How to use a power meter for recovery rides

We tend to think of using power meters to pace our high intensity training sessions like ensuring we hit our peak power during sprints, or pacing our 3-minute VO2Max efforts equally, but power meters can also be used to execute productive and effective recovery rides too. 

Many riders are guilty of performing their recovery rides too intensively and immediately forgetting the goal or purpose of such sessions, which is to rejuvenate and circulate blood around the body. 

So here are 5 simple ways that a power meter can help when it’s time for some recovery.  


Perhaps the key to achieving the goal of your recovery rides is not to stray into higher intensity training zones and a power meter is the best tool for monitoring and mediating this intensity. It will tell you second by second which zone you’re riding in and can be set to alert you when you stray away from it. 

The power meter can also help post-ride too, where you can look at zone distribution graphs using Strava, TrainingPeaks and other apps/software to evaluate how well you did at staying at the correct intensity. You can then adjust your riding in your next recovery session if improvement is needed.


Another way to establish a goal for a recovery ride is to set a workload for the session, which is measured in KJ or kilojoules. You might decide before the session that you will ride until 600KJ of work has been done. 

This number will be informed by your current state of fitness and the workload you have planned for the rest of the week or have already completed. With a power meter directly measuring kilojoule expenditure as compared to an estimate by a heart rate monitor, you can very accurately quantify how much or how little work you have done to recover. You can then monitor your body’s reaction to this and iterate the kilojoule goal for upcoming recovery rides if necessary.


In a similar way to using KJ as above, you can also use a power meter to measure real-time TSS or Training Stress Score to quantify the stress or lack of on your body as you ride. This is incredibly helpful to make sure you’re not over doing it when performing these kinds of rides. 

TSS is calculated using your current FTP or Functional Threshold Power, and assigns a value based on what percentage the average power of the ride was compared to your FTP number. Therefore, it’s important that this is set correctly and is regularly tested in order for you to do so. 
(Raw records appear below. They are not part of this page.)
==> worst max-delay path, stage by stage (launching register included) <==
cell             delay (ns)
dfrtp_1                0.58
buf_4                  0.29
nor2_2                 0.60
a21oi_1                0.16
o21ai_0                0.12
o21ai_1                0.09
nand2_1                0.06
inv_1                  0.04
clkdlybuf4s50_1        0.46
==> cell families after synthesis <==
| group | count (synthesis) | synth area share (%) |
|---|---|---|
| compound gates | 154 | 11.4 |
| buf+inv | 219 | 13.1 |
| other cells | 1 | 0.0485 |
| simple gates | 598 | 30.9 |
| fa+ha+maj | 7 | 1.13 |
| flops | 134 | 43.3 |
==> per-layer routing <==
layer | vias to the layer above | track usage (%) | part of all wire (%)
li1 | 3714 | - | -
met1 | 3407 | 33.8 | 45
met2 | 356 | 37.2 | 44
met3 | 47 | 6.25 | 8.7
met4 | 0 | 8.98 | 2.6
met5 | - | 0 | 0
## src/rtl/clk_switch_pkg.sv

```systemverilog
// Shared types for the clock-switch sequencer: FSM state encoding and the response record.
// Used by the controller, its interface, the SW-register wrapper and the bench.
package clk_switch_pkg;
  typedef enum logic [1:0] {IDLE, SWITCH, SETTLE, RESP} state_e;

  localparam int unsigned RSP_IDX_MAX_W = 8;

  typedef struct packed {
    logic [RSP_IDX_MAX_W-1:0] idx;
    logic                     err;
  } rsp_t;

  function automatic int unsigned width_min1(input int unsigned n);
    return (n > 1) ? $clog2(n) : 1;
  endfunction
endpackage

```

## src/rtl/clk_switch_ctrl_if.sv

```systemverilog
// Request/response bundle between clock-source requesters and the switch controller.
// Handshake: a request transfers in the cycle where req_valid[k] & req_ready[k]; once raised, req_valid[k]
// and req_sel[k] hold until that cycle. rsp_valid is a one-cycle pulse carrying rsp_idx/rsp_err.
interface clk_switch_ctrl_if
  import clk_switch_pkg::*;
#(
  parameter int unsigned NUM_REQ    = 2,
  parameter int unsigned NUM_INPUTS = 2
) ();
  localparam int unsigned SEL_W = width_min1(NUM_INPUTS);
  localparam int unsigned IDX_W = width_min1(NUM_REQ);

  logic [NUM_REQ-1:0]            req_valid;
  logic [NUM_REQ-1:0][SEL_W-1:0] req_sel;
  logic [NUM_REQ-1:0]            req_ready;
  logic                          rsp_valid;
  logic [IDX_W-1:0]              rsp_idx;
  logic                          rsp_err;
  rsp_t                          rsp;
  logic [SEL_W-1:0]              sel;
  logic                          busy;
  state_e                        state;

  modport master (
    output req_valid, req_sel,
    input  req_ready, rsp_valid, rsp_idx, rsp_err, rsp, sel, busy, state
  );

  modport slave (
    input  req_valid, req_sel,
    output req_ready, rsp_valid, rsp_idx, rsp_err, rsp, sel, busy, state
  );
endinterface

```

## src/rtl/clk_switch_ctrl_arb.sv

```systemverilog
// Round-robin arbiter: the first valid requester at or after the pointer wins; the pointer moves to winner+1.
// An offered grant that is not taken is locked so the winner cannot change underneath a pending handshake.
module rr_arb_tree #(
  parameter int unsigned NumIn    = 2,
  parameter int unsigned IdxWidth = 1,
  parameter bit          LockIn   = 1'b1,
  parameter bit          ExtPrio  = 1'b0
) (
  input  logic                clk,
  input  logic                rst,
  input  logic                en,
  input  logic                take,
  input  logic [NumIn-1:0]    req,
  output logic [NumIn-1:0]    gnt,
  output logic [IdxWidth-1:0] idx
);
  if (ExtPrio) begin : g_bad_prio
    $error("rr_arb_tree: external priority is not supported");
  end

  logic [IdxWidth-1:0] ptr_q;
  logic [IdxWidth-1:0] lock_idx_q;
  logic                lock_q;
  logic [IdxWidth-1:0] rr_idx;
  logic                any;

  always_comb begin
    any    = 1'b0;
    rr_idx = '0;
    for (int off = 0; off < int'(NumIn); off++) begin
      if (!any && req[(int'(ptr_q) + off) % int'(NumIn)]) begin
        any    = 1'b1;
        rr_idx = IdxWidth'((int'(ptr_q) + off) % int'(NumIn));
      end
    end
  end

  assign idx = lock_q ? lock_idx_q : rr_idx;
  assign gnt = (en && any) ? (NumIn'(1) << idx) : '0;

  always_ff @(posedge clk or posedge rst) begin
    if (rst) begin
      ptr_q      <= '0;
      lock_q     <= 1'b0;
      lock_idx_q <= '0;
    end else if (en && any) begin
      if (take) begin
        ptr_q  <= (32'(idx) == NumIn - 1) ? '0 : idx + 1'b1;
        lock_q <= 1'b0;
      end else if (LockIn) begin
        lock_q     <= 1'b1;
        lock_idx_q <= idx;
      end
    end
  end
endmodule

```

## src/rtl/clk_switch_ctrl.sv

```systemverilog
// Sequencer/arbiter for a glitch-free clock mux: grants one switch request at a time, drives the mux
// select, holds it for SETTLE_CYCLES, then pulses a response to the granted requester.
module clk_switch_ctrl
  import clk_switch_pkg::*;
#(
  parameter int unsigned NUM_REQ       = 2,
  parameter int unsigned NUM_INPUTS    = 2,
  parameter int unsigned SETTLE_CYCLES = 16,
  parameter int unsigned RESET_SEL     = 0
) (
  input  logic             clk,
  input  logic             rst,
  clk_switch_ctrl_if.slave bus
);
  localparam int unsigned SelWidth   = width_min1(NUM_INPUTS);
  localparam int unsigned IdxWidth   = width_min1(NUM_REQ);
  localparam int unsigned CntWidth   = $clog2(SETTLE_CYCLES + 1);
  // SWITCH is the first hold cycle, so SETTLE only has to cover the remaining SETTLE_CYCLES-1.
  localparam int unsigned SettleLoad = (SETTLE_CYCLES > 1) ? SETTLE_CYCLES - 2 : 0;

  if (SETTLE_CYCLES == 0) begin : g_bad_settle
    $error("clk_switch_ctrl: SETTLE_CYCLES must be >= 1");
  end
  if (NUM_INPUTS < 2) begin : g_bad_inputs
    $error("clk_switch_ctrl: NUM_INPUTS must be >= 2");
  end
  if (RESET_SEL >= NUM_INPUTS) begin : g_bad_reset_sel
    $error("clk_switch_ctrl: RESET_SEL must be < NUM_INPUTS");
  end
  if (NUM_REQ == 0 || IdxWidth > RSP_IDX_MAX_W) begin : g_bad_req
    $error("clk_switch_ctrl: NUM_REQ out of range");
  end

  state_e              state_q, state_d;
  logic [SelWidth-1:0] sel_q, sel_d;
  logic [CntWidth-1:0] cnt_q, cnt_d;
  rsp_t                rsp_q, rsp_d;

  logic [NUM_REQ-1:0]  gnt;
  logic [IdxWidth-1:0] gnt_idx;
  logic [SelWidth-1:0] gnt_sel;
  logic                arb_en;
  logic                grant;

  assign arb_en  = (state_q == IDLE) && !rst;
  assign grant   = |gnt;
  assign gnt_sel = bus.req_sel[gnt_idx];

  rr_arb_tree #(
    .NumIn    (NUM_REQ),
    .IdxWidth (IdxWidth),
    .LockIn   (1'b1),
    .ExtPrio  (1'b0)
  ) u_arb (
    .clk  (clk),
    .rst  (rst),
    .en   (arb_en),
    .take (arb_en),
    .req  (bus.req_valid),
    .gnt  (gnt),
    .idx  (gnt_idx)
  );

  always_comb begin
    state_d = state_q;
    sel_d   = sel_q;
    cnt_d   = cnt_q;
    rsp_d   = rsp_q;
    unique case (state_q)
      IDLE: begin
        if (grant) begin
          rsp_d.idx = RSP_IDX_MAX_W'(gnt_idx);
          rsp_d.err = 1'b0;
          if (32'(gnt_sel) >= NUM_INPUTS) begin
            rsp_d.err = 1'b1;
            state_d   = RESP;
          end else if (gnt_sel == sel_q) begin
            state_d = RESP;
          end else begin
            sel_d   = gnt_sel;
            state_d = SWITCH;
          end
        end
      end
      SWITCH: begin
        if (SETTLE_CYCLES == 1) begin
          state_d = RESP;
        end else begin
          cnt_d   = CntWidth'(SettleLoad);
          state_d = SETTLE;
        end
      end
      SETTLE: begin
        if (cnt_q == '0) state_d = RESP;
        else             cnt_d   = cnt_q - 1'b1;
      end
      RESP:    state_d = IDLE;
      default: state_d = IDLE;
    endcase
  end

  always_ff @(posedge clk or posedge rst) begin
    if (rst) begin
      state_q <= IDLE;
      sel_q   <= SelWidth'(RESET_SEL);
      cnt_q   <= '0;
      rsp_q   <= '0;
    end else begin
      state_q <= state_d;
      sel_q   <= sel_d;
      cnt_q   <= cnt_d;
      rsp_q   <= rsp_d;
    end
  end

  assign bus.req_ready = gnt;
  assign bus.rsp_valid = (state_q == RESP);
  assign bus.rsp       = rsp_q;
  assign bus.rsp_idx   = rsp_q.idx[IdxWidth-1:0];
  assign bus.rsp_err   = rsp_q.err;
  assign bus.sel       = sel_q;
  assign bus.busy      = (state_q != IDLE);
  assign bus.state     = state_q;

  a_ready_onehot: assert property (@(posedge clk) disable iff (rst) $onehot0(bus.req_ready));
  a_sel_stable:   assert property (@(posedge clk) disable iff (rst)
                    !(state_q == IDLE && state_d == SWITCH) |=> $stable(sel_q));
  a_sel_range:    assert property (@(posedge clk) disable iff (rst) 32'(sel_q) < NUM_INPUTS);
  a_rsp_pulse:    assert property (@(posedge clk) disable iff (rst) bus.rsp_valid |=> !bus.rsp_valid);

  for (genvar k = 0; k < int'(NUM_REQ); k++) begin : g_req_sva
    a_req_hold: assert property (@(posedge clk) disable iff (rst)
                  bus.req_valid[k] && !bus.req_ready[k] |=> bus.req_valid[k] && $stable(bus.req_sel[k]));
  end
endmodule

```

## src/flat_wrapper.sv

```systemverilog
// flat-port wrapper written by rule: the top's interface ports become plain ports
module clk_switch_ctrl_flat import clk_switch_pkg::*;
#(
  parameter int unsigned NUM_REQ       = 2,
  parameter int unsigned NUM_INPUTS    = 2,
  parameter int unsigned SETTLE_CYCLES = 16,
  parameter int unsigned RESET_SEL     = 0
)
  (clk, rst, bus_req_valid, bus_req_sel, bus_req_ready, bus_rsp_valid, bus_rsp_idx, bus_rsp_err, bus_rsp, bus_sel, bus_busy, bus_state);
  clk_switch_ctrl_if #(.NUM_REQ(NUM_REQ), .NUM_INPUTS(NUM_INPUTS)) bus_i ();
  input  logic clk;
  input  logic rst;
  input wire logic [$bits(bus_i.req_valid)-1:0] bus_req_valid;
  input wire logic [$bits(bus_i.req_sel)-1:0] bus_req_sel;
  output wire logic [$bits(bus_i.req_ready)-1:0] bus_req_ready;
  output wire logic [$bits(bus_i.rsp_valid)-1:0] bus_rsp_valid;
  output wire logic [$bits(bus_i.rsp_idx)-1:0] bus_rsp_idx;
  output wire logic [$bits(bus_i.rsp_err)-1:0] bus_rsp_err;
  output wire logic [$bits(bus_i.rsp)-1:0] bus_rsp;
  output wire logic [$bits(bus_i.sel)-1:0] bus_sel;
  output wire logic [$bits(bus_i.busy)-1:0] bus_busy;
  output wire logic [$bits(bus_i.state)-1:0] bus_state;
  assign bus_i.req_valid = bus_req_valid;
  assign bus_i.req_sel = bus_req_sel;
  assign bus_req_ready = bus_i.req_ready;
  assign bus_rsp_valid = bus_i.rsp_valid;
  assign bus_rsp_idx = bus_i.rsp_idx;
  assign bus_rsp_err = bus_i.rsp_err;
  assign bus_rsp = bus_i.rsp;
  assign bus_sel = bus_i.sel;
  assign bus_busy = bus_i.busy;
  assign bus_state = bus_i.state;
  clk_switch_ctrl #(.NUM_REQ(NUM_REQ), .NUM_INPUTS(NUM_INPUTS), .SETTLE_CYCLES(SETTLE_CYCLES), .RESET_SEL(RESET_SEL)) u_core (.clk(clk), .rst(rst), .bus(bus_i));
endmodule
```
## config.mk

```make
export PLATFORM = sky130hd
export DESIGN_NAME = axis_reg_pipeline
export DESIGN_NICKNAME = d
export VERILOG_FILES = /design/src/rtl/axis_reg_pipeline_pkg.sv /design/src/rtl/axis_skid_stage.sv /design/src/rtl/axis_reg_pipeline.sv
export SDC_FILE = /design/constraint.sdc
export NUM_CORES = 1
export LEC_CHECK = 0
export ABC_AREA = 1
export CAP_MARGIN = 20
export CORE_AREA = 4 4 448 450
export DETAILED_ROUTE_END_ITERATION = 7
export DIE_AREA = 0 0 452 454
export GPL_TIMING_DRIVEN = 0
export PLACE_DENSITY_LB_ADDON = 0.1
export SLEW_MARGIN = 20
export SYNTH_ARGS = -nofsm -noshare
export SYNTH_HDL_FRONTEND = slang
export SYNTH_SLANG_ARGS = --single-unit
export TNS_END_PERCENT = 1
```

## constraint.sdc

```tcl
create_clock -name aclk -period 17.52 [get_ports aclk]
set_clock_uncertainty 0.05 [all_clocks]
set_input_delay 3.504 -clock aclk [delete_from_list [all_inputs] [get_ports aclk]]
set_output_delay 3.504 -clock aclk [all_outputs]
set_load 0.005 [all_outputs]
```
$ cat src/rtl/btn_repeat_pkg.sv
// Shared state encodings and sizing helpers for the push-button event logic.
package btn_repeat_pkg;

    typedef enum logic [1:0] {
        ST_IDLE   = 2'd0,
        ST_DELAY  = 2'd1,
        ST_REPEAT = 2'd2
    } btn_state_t;

    function automatic int clogb2(input int n);
        int v;
        int r;
        v = n - 1;
        r = 0;
        while (v > 0) begin
            r = r + 1;
            v = v >> 1;
        end
        return r;
    endfunction

    // Counter must hold the larger of the two terminal values; never narrower than 1 bit.
    function automatic int cnt_width(input int hold_delay, input int repeat_period);
        int m;
        int w;
        m = (hold_delay > repeat_period) ? hold_delay : repeat_period;
        w = clogb2(m);
        return (w < 1) ? 1 : w;
    endfunction

endpackage

$ cat src/rtl/btn_repeat.sv
// Turns a debounced button level into press/release/step strobes with hold-to-repeat.
module btn_repeat
    import btn_repeat_pkg::*;
#(
    parameter bit P_ACTIVE_LOW    = 1'b1,
    parameter int P_HOLD_DELAY    = 8,
    parameter int P_REPEAT_PERIOD = 4,
    parameter bit P_REPEAT_EN     = 1'b1
) (
    input  logic clk,
    input  logic rst_n,
    input  logic btn,
    output logic press,
    // 'release' is a reserved word in SystemVerilog, so the release strobe is rel.
    output logic rel,
    output logic step,
    output logic held
);

    localparam int CNT_W = cnt_width(P_HOLD_DELAY, P_REPEAT_PERIOD);
    localparam logic [CNT_W-1:0] HOLD_LAST = CNT_W'(P_HOLD_DELAY - 1);
    localparam logic [CNT_W-1:0] PER_LAST  = CNT_W'(P_REPEAT_PERIOD - 1);

    if (P_HOLD_DELAY < 1 || P_REPEAT_PERIOD < 1) begin : g_bad_param
        $error("btn_repeat: P_HOLD_DELAY and P_REPEAT_PERIOD must be >= 1");
    end

    btn_state_t       state;
    logic [CNT_W-1:0] cnt;
    logic             pressed;

    assign pressed = (btn != P_ACTIVE_LOW);

    always_ff @(posedge clk or negedge rst_n) begin
        if (!rst_n) begin
            state <= ST_IDLE;
            cnt   <= '0;
            press <= 1'b0;
            rel   <= 1'b0;
            step  <= 1'b0;
            held  <= 1'b0;
        end else begin
            press <= 1'b0;
            rel   <= 1'b0;
            step  <= 1'b0;
            case (state)
                ST_IDLE: begin
                    if (pressed) begin
                        press <= 1'b1;
                        step  <= 1'b1;
                        held  <= 1'b1;
                        cnt   <= '0;
                        state <= ST_DELAY;
                    end
                end
                ST_DELAY: begin
                    // Release is tested first so it wins over a coincident expiry.
                    if (!pressed) begin
                        rel   <= 1'b1;
                        held  <= 1'b0;
                        cnt   <= '0;
                        state <= ST_IDLE;
                    end else if (P_REPEAT_EN && cnt == HOLD_LAST) begin
                        step  <= 1'b1;
                        cnt   <= '0;
                        state <= ST_REPEAT;
                    end else if (cnt != '1) begin
                        cnt <= cnt + 1'b1;
                    end
                end
                ST_REPEAT: begin
                    if (!pressed) begin
                        rel   <= 1'b1;
                        held  <= 1'b0;
                        cnt   <= '0;
                        state <= ST_IDLE;
                    end else if (cnt == PER_LAST) begin
                        step <= 1'b1;
                        cnt  <= '0;
                    end else begin
                        cnt <= cnt + 1'b1;
                    end
                end
                default: begin
                    held  <= 1'b0;
                    cnt   <= '0;
                    state <= ST_IDLE;
                end
            endcase
        end
    end

endmodule

$ cat config.mk
export PLATFORM = sky130hd
export DESIGN_NAME = btn_repeat
export DESIGN_NICKNAME = d
export VERILOG_FILES = /design/src/rtl/btn_repeat_pkg.sv /design/src/rtl/btn_repeat.sv
export SDC_FILE = /design/constraint.sdc
export NUM_CORES = 1
export LEC_CHECK = 0
export CAP_MARGIN = 5
export CORE_MARGIN = 4
export CORE_UTILIZATION = 40
export CTS_CLUSTER_DIAMETER = 40
export DETAILED_ROUTE_END_ITERATION = 7
export PLACE_DENSITY_LB_ADDON = 0.15
export SKIP_CTS_REPAIR_TIMING = 1
export SYNTH_ARGS = -nofsm -noshare
export SYNTH_HDL_FRONTEND = slang
export SYNTH_SLANG_ARGS = --single-unit
$ cat constraint.sdc
create_clock -name clk -period 2 [get_ports clk]
set_input_delay 0.5 -clock clk [delete_from_list [all_inputs] [get_ports clk]]
set_output_delay 0.5 -clock clk [all_outputs]
set_load 0.05 [all_outputs]
==> impl_metrics.py <==
metrics = {
    "clock_tree": {
        "cts_tree": "built",
        "htreeDepth": 1,
        "clock-sinks": 9,
        "clk_pin_slew_ns": 0.06,
        "cts_made_buffers": 3,
        "clock_latency_ns": 0.26,
        "clockRootBuffer": "clkbuf_4",
        "clockBufferDepth": 2,
    },
    "floorplanning": {
        "core_mm2": 0.001186,
        "rows": 12,
        "io_pins": 7,
        "die_h_um": 44.51,
        "chipWidth_um": 44.51,
        "die_area_mm2": 0.001981,
        "start_util_pct": 44.94,
    },
    "finish": {
        "drive_above_1_share_pct": 17.24,
        "final_common_cell": "dfrtp_1",
        "final_cell_mix": "dfrtp_1 (9), ha_1 (8), inv_1 (5), clkdlybuf4s50_1 (4)",
        "diodes": 0,
        "synthToLayoutAreaGrowth_pct": 16.67,
        "fillCellCount": 104,
        "nets": 70,
    },
    "worst_setup_path": {
        "cp_max_fo": 1,
        "critical_path.top_delay_family": "buffers and inverters",
        "cp.arrival_ns": 1.39,
        "ff2ff_setup_slack_ns": 0.51,
        "timing.rr.start": "cnt[0]$_DFFE_PN0P_",
        "end_kind": "output pin",
        "cp-start-kind": "register",
        "max_stage_delay_ns": 0.79,
        "crit_slowest_cell": "clkdlybuf4s50_1",
        "critPathKind": "reg2out",
        "cp_num_buf_inv": 1,
        "critPathRequiredTime_ns": 1.50,
        "crit_chain": "clkdlybuf4s50_1",
        "critPathLaunch": "press$_DFF_PN0_",
    },
    "logic_synthesis": {
        "async_flop_share_pct": 100.0,
        "yosysUniqueCellTypes": 24,
        "synth_ff_type": "dfrtp_1",
        "synth_edf_count": 0,
        "netlist_instances": 50,
        "synth_seq_area_share_pct": 42.25,
        "synth.avg_cell_area_um2": 10.66,
        "syn_nets": 61,
        "synth_top_area_cell": "dfrtp_1",
        "synth.top_cell.area_share_pct": 42.25,
        "yosysWarnings": 0,
        "syn-cell-area_um2": 533.0,
        "yosys-top-cells-area": "dfrtp_1 (42%), ha_1 (19%), inv_1 (3.5%), o311ai_2 (3.1%), nand3_1 (2.8%)",
        "ys_seq_elements": 9,
    },
    "grt": {
        "grt_max_degree": 12,
        "grt_pass1_vias": 368,
        "gr-total-overflow": 0,
        "grt_usage_pct": 11.64,
        "grt_first_pass_wirelength_mm": 1.642,
        "antenna_found_initial": 0,
    },
    "power": {
        "leakagePower_nw": 0.2912,
        "ir_drop_uv": 872.1,
        "p_per_area_mw_per_mm2": 1268,
    },
    "route": {
        "ant_nets": 0,
        "wire_per_inst_um": 14.10,
        "dr_wl_met2_um": 537,
        "vias": 380,
        "via_per_inst": 5.278,
        "wl_met1_um": 435,
        "route.final.wire_length_mm": 1.015,
        "highest_layer": "met3",
        "remaining_drc_errors": 0,
        "drt_iter0_drc": 9,
        "dr.pass1.iters": 2,
        "met3_length_um": 42,
    },
    "timing": {
        "finalHoldViolCount": 0,
        "setup_viol": 0,
        "finalCriticalPeriod_ns": 1.889,
        "fin_skew_ns": 0.004767,
        "max_freq_ghz": 0.5293,
        "hold_ws_ns": 0.5209,
        "slew_headroom_pct": 66.30,
        "period_share_pct": 94.47,
        "maxSlewViolCount": 0,
        "tightestPinTransition_ns": 0.5039,
        "setup_tns_ns": 0,
        "rsz0062_at_grt": "false",
    },
    "hold_path": {
        "hold_start": "held$_DFFE_PN0P_",
        "hold_class": "reg2reg",
    },
    "flow_run": {
        "drv_cap": 0,
    },
    "outcome": {
        "outcome": "completed",
    },
    "place": {
        "gp_congestion": 0.7803,
        "dp.final_hpwl_um": 776.6,
        "numPortBuffers": 6,
    },
}
## layout make-up
cell class,instances,area (µm²),area share (%)
Sequential cell,9,225.2,36.22
Multi-Input combinational cell,33,275.3,44.27
Inverter,6,22.52,3.622
Tap cell,14,17.52,2.817
Timing Repair Buffer,6,55.05,8.853
Clock buffer,4,26.28,4.225
## final timing paths
check / end / depth (start not counted)
min in group asynchronous: step$_DFF_PN0_ / 1
hold reg to reg: held$_DFFE_PN0P_ / 2
max in group asynchronous: state[0]$_DFFE_PN0P_ / 1
setup reg to reg: state[0]$_DFFE_PN0P_ / 5
hold / removal: held$_DFFE_PN0P_ / 2
setup / recovery: press / 1
## worst register-to-register path: cells and delay by family (launching register included)
kind	cells	cell delay [ns]
simple gates	2	0.33
flops	1	0.40
compound gates	1	0.20
fa+ha+maj	2	0.47
## per-layer routing
layer | GRT usage, % | vias to the layer above
li1 | - | 188
met1 | 13.51 | 186
met2 | 18.91 | 6
met3 | 2.846 | 0
met4 | 7.229 | 0
met5 | 0 | -
## flip-flops by register name, summed over array words and instances, names as in the netlist
register,flops
cnt,3
press,1
held,1
rel,1
step,1
state,2
## stage by stage
| step | setup slack, ns | std cells | cell area (µm²) | total power, mW | util [%] |
|---|---|---|---|---|---|
| global placement | 0.2733 | 68 | 595.6 | 0.6348 | 50.21 |
| global route | 0.05197 | 72 | 621.8 | 0.8394 | 52.43 |
| detailed placement | 0.2279 | 68 | 595.6 | 0.6525 | 50.21 |
| finish | 0.1106 | 72 | 621.8 | 0.7883 | 52.43 |
| CTS | 0.08848 | 72 | 621.8 | 0.7957 | 52.43 |
| floorplan | 0.6200 | 50 | 533.0 | 0.5510 | - |
## cells in the mapped netlist (2+ instances only)
| master | number |
|---|---|
| dfrtp_1 | 9 |
| o21ai_0 | 2 |
| inv_1 | 5 |
| buf_2 | 2 |
| nand2b_1 | 2 |
| nand3_1 | 3 |
| ha_1 | 8 |
| nand2_1 | 2 |
| a21oi_1 | 2 |
## power by group
part / total, mW / internal, mW / switching, mW
Sequential: 0.261 / 0.229 / 0.0319
Clock: 0.142 / 0.0769 / 0.0649
Combinational: 0.385 / 0.147 / 0.238
Total: 0.788 / 0.453 / 0.335
## cell families after synthesis
| family | synth area share (%) |
|---|---|
| AOI/OAI and AO/OA | 16.20 |
| adders and majority gates | 18.78 |
| buffers and inverters | 6.103 |
| DFF | 42.25 |
| muxes | 1.878 |
| and+or+nand+nor | 14.79 |
Note: power is estimated with default switching activity, not from simulation.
Plotting the TSS of all your rides, even recovery rides, helps to create a fuller picture of your fitness and form over time and can be used to plan a peak performance for a certain date.


Many power meters on the market have built in cadence sensors that can give you second by second metrics of RPM much like your power meter shows you watts. This data can be used to ensure that you are allowing your muscles to rest sufficiently to achieve the goal of the recovery ride. 

For instance, training with a low cadence or “grinding” the gears puts a greater load on the muscles and less on the heart. This is counter to what we want on a recovery ride, even though at low speeds, the temptation can be to pedal slowly out of the saddle. Instead, we want to use the power meter to keep us at a higher cadence of around 90 RPM, to use the heart muscle more than the legs. As it is the repair of our muscles that we’re trying to speed up, everything we can do to allow them to rest is going to be the best approach.


We can also use a power meter to work on other things as we recover and make our recovery rides productive in a different way. One such thing is to work on our left/right balance and/or pedal stroke.

This is made easier by using a power meter like the Garmin Vector, which can show left/right balance, but we can also do some one-legged drills using other power meters and compare the power outputs of each one at a controlled intensity. 

Furthermore, if we’re using an indoor trainer like a WattBike, we can use the monitor to feedback to us about the shape and efficiency of our pedal stroke, using the visual model to create the sausage shape rather than the peanut shape.


Do you use a power meter for you recovery rides or is it a time when you leave it at home?